Poll makes no distinction between religions in asking about belief in ‘God/gods’

The number of young people in the United Kingdom who believe in God has surged dramatically in recent years while the rate of atheism has declined, according to a recent poll.
The rate of Britons aged 16 to 24 who respond affirmatively when asked if they “believe there is a God/there are gods” has risen from 16% to 37% since August 2021, according to a YouGov poll released earlier this month.
The poll also found that adherence to atheism within the same age demographic dropped from 49% in August 2021 to 32% four years later.
The trends manifested to a smaller degree among those aged 25 to 49, among whom belief in God increased from 21% to 25% since 2021, as atheism declined from 45% to 42%.
The poll did not ask respondents to specify which god or religion they believe in, nor is the data broken down by race or ethnicity.

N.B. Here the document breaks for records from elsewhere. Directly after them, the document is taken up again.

### src/rtl/axil_req_stage.sv
// AXI4-Lite request acceptance
// A write needs AW and W valid in the same cycle; writes win over reads
// At most HARNESS_RESP_DEPTH requests are in flight
`timescale 1ns/1ps
`include "harness_config.svh"

module axil_req_stage (
  input  logic                clk_i,
  input  logic                ndmreset_n,
  // Write address and data
  input  logic                awvalid_i,
  input  harness_pkg::addr_t  awaddr_i,
  input  logic                wvalid_i,
  input  harness_pkg::data_t  wdata_i,
  input  harness_pkg::strb_t  wstrb_i,
  output logic                awready_o,
  output logic                wready_o,
  // Read address
  input  logic                arvalid_i,
  input  harness_pkg::addr_t  araddr_i,
  output logic                arready_o,
  // Credit return from the response queue
  input  logic                pop_i,
  // Request stream to the decoder
  output logic                req_valid_o,
  output logic                req_write_o,
  output harness_pkg::addr_t  req_addr_o,
  output harness_pkg::data_t  req_wdata_o,
  output harness_pkg::strb_t  req_strb_o
);

  import harness_pkg::*;

  count_t outstanding_q;
  logic   has_credit;
  logic   wr_offer;
  logic   wr_go;
  logic   rd_go;
  logic   accept;

  assign has_credit = (outstanding_q != count_t'(`HARNESS_RESP_DEPTH));
  assign wr_offer   = awvalid_i & wvalid_i;

  // Write first, read only when no complete write is offered
  assign wr_go  = wr_offer & has_credit;
  assign rd_go  = arvalid_i & ~wr_offer & has_credit;
  assign accept = wr_go | rd_go;

  assign awready_o = wr_go;
  assign wready_o  = wr_go;
  assign arready_o = rd_go;

  assign req_valid_o = accept;
  assign req_write_o = wr_go;
  assign req_addr_o  = wr_go ? awaddr_i : araddr_i;
  assign req_wdata_o = wdata_i;
  assign req_strb_o  = wr_go ? wstrb_i : '0;

  // ----------------------------------------------------------------------
  // Outstanding credits
  // ----------------------------------------------------------------------
  always_ff @(posedge clk_i or negedge ndmreset_n) begin
    if (!ndmreset_n) begin
      outstanding_q <= '0;
    end else begin
      case ({accept, pop_i})
        2'b10:   outstanding_q <= outstanding_q + 1'b1;
        2'b01:   outstanding_q <= outstanding_q - 1'b1;
        default: outstanding_q <= outstanding_q;
      endcase
    end
  end

endmodule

The Rt. Rev. Jill Duff, who serves as the bishop of Lancaster, attributed the statistics in part to the growing number of young people who are spiritually searching, according to The Telegraph.
“I’m not surprised by this,” she told the outlet. “It is very much what we are seeing on the ground in our churches. There has been a trend in this direction — that the younger you are, the more spiritually open you are — for quite a number of years, and we are seeing a real openness to God and Christianity and especially to the supernatural in the younger age-group.”

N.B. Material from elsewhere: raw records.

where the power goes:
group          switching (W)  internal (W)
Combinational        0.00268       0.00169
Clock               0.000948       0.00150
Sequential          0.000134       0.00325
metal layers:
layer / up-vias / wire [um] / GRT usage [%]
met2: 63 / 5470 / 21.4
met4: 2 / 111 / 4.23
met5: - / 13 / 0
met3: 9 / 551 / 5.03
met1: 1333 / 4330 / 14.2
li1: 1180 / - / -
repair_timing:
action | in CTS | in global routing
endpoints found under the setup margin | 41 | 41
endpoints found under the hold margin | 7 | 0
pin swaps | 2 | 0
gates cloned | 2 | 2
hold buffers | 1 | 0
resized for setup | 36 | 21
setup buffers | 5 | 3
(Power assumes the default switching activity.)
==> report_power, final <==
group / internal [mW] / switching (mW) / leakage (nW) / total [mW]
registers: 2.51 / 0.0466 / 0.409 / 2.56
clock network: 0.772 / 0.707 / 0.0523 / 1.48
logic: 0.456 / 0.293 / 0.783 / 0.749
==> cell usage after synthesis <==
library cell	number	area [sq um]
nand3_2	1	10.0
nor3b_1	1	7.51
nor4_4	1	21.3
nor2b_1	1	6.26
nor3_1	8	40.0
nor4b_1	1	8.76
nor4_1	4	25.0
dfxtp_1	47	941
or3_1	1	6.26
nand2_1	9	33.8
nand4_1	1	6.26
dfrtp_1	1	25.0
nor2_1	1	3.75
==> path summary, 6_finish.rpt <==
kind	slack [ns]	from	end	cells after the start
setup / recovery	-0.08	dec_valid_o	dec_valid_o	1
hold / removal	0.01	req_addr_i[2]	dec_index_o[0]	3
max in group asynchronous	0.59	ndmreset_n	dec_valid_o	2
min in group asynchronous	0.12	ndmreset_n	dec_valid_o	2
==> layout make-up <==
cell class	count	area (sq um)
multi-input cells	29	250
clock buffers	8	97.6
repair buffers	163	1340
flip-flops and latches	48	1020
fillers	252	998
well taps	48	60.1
==> config.mk <==
export PLATFORM = sky130hd
export DESIGN_NAME = zhxpu
export DESIGN_NICKNAME = d
export VERILOG_FILES = /design/src/common/zhxpu_pkg.sv /design/src/verilog/fetch.sv /design/src/verilog/if_id.sv /design/src/verilog/decoder.sv /design/src/verilog/register.sv /design/src/verilog/id_exe.sv /design/src/verilog/exe_stage.sv /design/src/verilog/zhxpu.sv
export SDC_FILE = /design/constraint.sdc
export NUM_CORES = 1
export LEC_CHECK = 0
export BUFFER_PORTS_ARGS = -buffer_cell sky130_fd_sc_hd__buf_2
export CELL_PAD_IN_SITES_DETAIL_PLACEMENT = 1
export CELL_PAD_IN_SITES_GLOBAL_PLACEMENT = 1
export CORE_ASPECT_RATIO = 1.4
export CORE_MARGIN = 5
export CORE_UTILIZATION = 54
export CTS_BUF_LIST = sky130_fd_sc_hd__clkbuf_4 sky130_fd_sc_hd__clkbuf_8
export CTS_CLUSTER_SIZE = 8
export DETAILED_ROUTE_END_ITERATION = 7
export PLACE_DENSITY = 0.86
export SYNTH_ARGS = -nofsm -noshare
export SYNTH_HDL_FRONTEND = slang
export SYNTH_SLANG_ARGS = --single-unit
==> constraint.sdc <==
create_clock -name clk -period 8.6 [get_ports clk]
set_input_delay 0 -clock clk [delete_from_list [all_inputs] [get_ports clk]]
set_output_delay 0 -clock clk [all_outputs]
set_load 0.05 [all_outputs]
==> src/common/zhxpu_pkg.sv <==
package zhxpu_pkg;

	localparam int WORD_W     = 16;
	localparam int REG_ADDR_W = 3;
	localparam int NUM_REGS   = 1 << REG_ADDR_W;

	typedef logic [WORD_W-1:0]     word_t;
	typedef logic [REG_ADDR_W-1:0] reg_addr_t;

	// major opcode, instruction bits 15..11
	typedef enum logic [4:0] {
		OP_NOP   = 5'b00001,
		OP_ADDIU = 5'b01001,
		OP_LI    = 5'b01101,
		OP_LW    = 5'b10011,
		OP_SW    = 5'b11011,
		OP_ADDU  = 5'b11100,
		OP_AND   = 5'b11101,
		OP_SUBU  = 5'b11110,
		OP_OR    = 5'b11111
	} opcode_t;

	// instruction field positions
	localparam int OP_HI   = 15;
	localparam int OP_LO   = 11;
	localparam int RX_HI   = 10;
	localparam int RX_LO   = 8;
	localparam int RY_HI   = 7;
	localparam int RY_LO   = 5;
	localparam int RZ_HI   = 4;
	localparam int RZ_LO   = 2;
	localparam int IMM8_HI = 7;
	localparam int IMM8_LO = 0;
	localparam int OFF5_HI = 4;
	localparam int OFF5_LO = 0;

endpackage

==> src/verilog/fetch.sv <==
`timescale 1ns/1ns

module fetch import zhxpu_pkg::*; (
	input  logic  clk,
	input  logic  rst_n,
	input  logic  hold,
	output word_t inst_addr
);

	// word-addressed pc advancing one instruction per cycle
	always_ff @(posedge clk) begin
		if (!rst_n) begin
			inst_addr <= '0;
		end else if (!hold) begin
			inst_addr <= inst_addr + word_t'(1);
		end
	end

endmodule

==> src/verilog/if_id.sv <==
`timescale 1ns/1ns

module if_id import zhxpu_pkg::*; (
	input  logic  clk,
	input  logic  rst_n,
	input  logic  hold,
	input  word_t pc_in,
	input  word_t inst_in,
	output word_t inst_out,
	output logic  valid
);

	// slot turns valid with the first capture after reset
	always_ff @(posedge clk) begin
		if (!rst_n) begin
			valid <= 1'b0;
		end else if (!hold) begin
			valid <= 1'b1;
		end
	end

	always_ff @(posedge clk) begin
		if (!hold) begin
			inst_out <= inst_in;
		end
	end

endmodule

Duff said she believes there is “a spiritual awakening” taking place among the younger generation, especially in the wake of the COVID-19 pandemic and its consequences.
“The data is that as people pray, the nation spiritually awakens. That has been the case for generations,” she added.
Public trust in Duff’s own Church of England has declined amid recent scandals, with the established church’s favorability rating dropping from 32% to 25% over the course of a year, according to a YouGov survey in February.
The poll’s findings echo a Bible Society study from earlier this year dubbed “Quiet Revival,” which found that the number of 18- to 24-year-olds who attend church at least once per month rose from 4% in 2018 to 16%.
As noted by The Migration Observatory at the University of Oxford, the U.K. has also seen a surge of immigration in recent years, which is a trend that could be influencing the data, according to author and independent researcher Rakib Ehsan.
Noting the “consistently upward trajectory” of self-identified young Muslims in the U.K., Ehsan said “there is little doubt that the growth of religiosity among younger Britons is being driven by demographic change,” he wrote in his essay published by UnHerd.
The number of Christians in the U.K. has been dwindling over recent generations, with the 2021 census finding that less than half of the country’s population identifies with Christianity for the first time since the first British census in 1801.
Data published in 2022 by the U.K.’s Office for National Statistics showed that only 46.2% (or 27.5 million) of the country’s more than 67 million people say they are Christian. In 2011, when the last census was done, 59.3% of the population, or 33.3 million people, described themselves as Christian. More than 70% of Britons identified as Christian as recently as 2001.
The most recent census also found that the Muslim population of the U.K. rose from 2.7 million in 2011 to 3.9 million in 2021, with nearly half under 24.
A Pew Research Center report released earlier this year found that while Christianity continues to be the world’s largest religion, its share of the rising global population has fallen over the last decade, mainly because of Christians walking away from the faith.